**What is needed:**
Which lines of the entries below hold the word "stage"? Report each of them.

**The records:**
= Beginning of Section =

**config.mk**
```make
export PLATFORM = sky130hd
export DESIGN_NAME = divider16by8_seq
export DESIGN_NICKNAME = d
export VERILOG_FILES = /design/src/rtl/div_pkg.sv /design/src/rtl/div_step8.sv /design/src/rtl/divider16by8_seq.sv
export SDC_FILE = /design/constraint.sdc
export NUM_CORES = 1
export LEC_CHECK = 0
export CORE_MARGIN = 2
export CORE_UTILIZATION = 50
export DETAILED_ROUTE_END_ITERATION = 8
export MAX_ROUTING_LAYER = met4
export PLACE_DENSITY = 0.76
export SLEW_MARGIN = 25
export SYNTH_ARGS = -nofsm -noshare
export SYNTH_HDL_FRONTEND = slang
export SYNTH_SLANG_ARGS = --single-unit
```
**constraint.sdc**
```tcl
create_clock -name clk -period 6.37 [get_ports clk]
set_clock_uncertainty 0.05 [all_clocks]
set_input_delay 1.274 -clock clk [delete_from_list [all_inputs] [get_ports clk]]
set_output_delay 1.274 -clock clk [all_outputs]
set_load 0.005 [all_outputs]
```
[config.mk]
export PLATFORM = sky130hd
export DESIGN_NAME = jailbreak_speech_decimator
export DESIGN_NICKNAME = d
export VERILOG_FILES = /design/src/rtl/jailbreak_speech_decimator.sv
export SDC_FILE = /design/constraint.sdc
export NUM_CORES = 1
export LEC_CHECK = 0
export ABC_AREA = 1
export BUFFER_PORTS_ARGS = -buffer_cell sky130_fd_sc_hd__clkbuf_2
export CAP_MARGIN = 10
export CORE_UTILIZATION = 50
export CTS_BUF_LIST = sky130_fd_sc_hd__clkbuf_8
export CTS_CLUSTER_SIZE = 12
export DETAILED_ROUTE_END_ITERATION = 8
export PLACE_DENSITY = 0.68
export SLEW_MARGIN = 20
export SYNTH_ARGS = -nofsm -noshare
export SYNTH_HDL_FRONTEND = slang
export SYNTH_SLANG_ARGS = --single-unit
[constraint.sdc]
create_clock -name clk -period 3.3 [get_ports clk]
set_input_delay 0.165 -clock clk [delete_from_list [all_inputs] [get_ports clk]]
set_output_delay 0.165 -clock clk [all_outputs]
set_load 0.005 [all_outputs]
[src/rtl/jailbreak_speech_decimator.sv]
// Box-car decimator for the VLM5030 speech stream: averages 2^LOG2_RATIO samples taken
// on a DIV-clock tick grid and offers each result to the mixer over valid/ready.
module jailbreak_speech_decimator #(
   parameter int DIV        = 256,
   parameter int LOG2_RATIO = 2
) (
   input  logic               clk,
   input  logic               reset,
   input  logic signed [15:0] in,
   output logic signed [15:0] out,
   output logic               out_valid,
   input  logic               out_ready,
   output logic               overrun
);

   localparam int AW = 16 + LOG2_RATIO;
   // phase keeps one bit when LOG2_RATIO is 0 so every tick is the last one
   localparam int PW = (LOG2_RATIO > 0) ? LOG2_RATIO : 1;
   localparam logic [PW-1:0] LAST     = PW'((1 << LOG2_RATIO) - 1);
   localparam logic [9:0]    DIV_LAST = 10'(DIV - 1);

   function automatic logic signed [15:0] floor_avg(input logic signed [AW-1:0] s);
      return 16'(s >>> LOG2_RATIO);
   endfunction

   logic [9:0]           div_cnt;
   logic [PW-1:0]        phase;
   logic signed [AW-1:0] acc;
   logic signed [AW-1:0] in_ext;
   logic signed [AW-1:0] sum;
   logic                 tick;
   logic                 new_result;

   assign in_ext     = AW'(in);
   assign sum        = acc + in_ext;
   assign tick       = (div_cnt == DIV_LAST);
   assign new_result = tick && (phase == LAST);

   // tick grid and accumulation stage
   always_ff @(posedge clk) begin
      if (reset) begin
         div_cnt <= '0;
         phase   <= '0;
         acc     <= '0;
      end else begin
         div_cnt <= tick ? '0 : div_cnt + 10'd1;
         if (tick) begin
            if (phase == LAST) begin
               phase <= '0;
               acc   <= '0;
            end else begin
               phase <= phase + PW'(1);
               acc   <= sum;
            end
         end
      end
   end

   // output register and mixer handshake stage
   always_ff @(posedge clk) begin
      if (reset) begin
         out       <= '0;
         out_valid <= 1'b0;
         overrun   <= 1'b0;
      end else if (new_result) begin
         out       <= floor_avg(sum);
         out_valid <= 1'b1;
         if (out_valid && !out_ready) overrun <= 1'b1;
      end else if (out_valid && out_ready) begin
         out_valid <= 1'b0;
      end
   end

endmodule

= End of Section =

**Solution to the problem:**
   // tick grid and accumulation stage
   // output register and mixer handshake stage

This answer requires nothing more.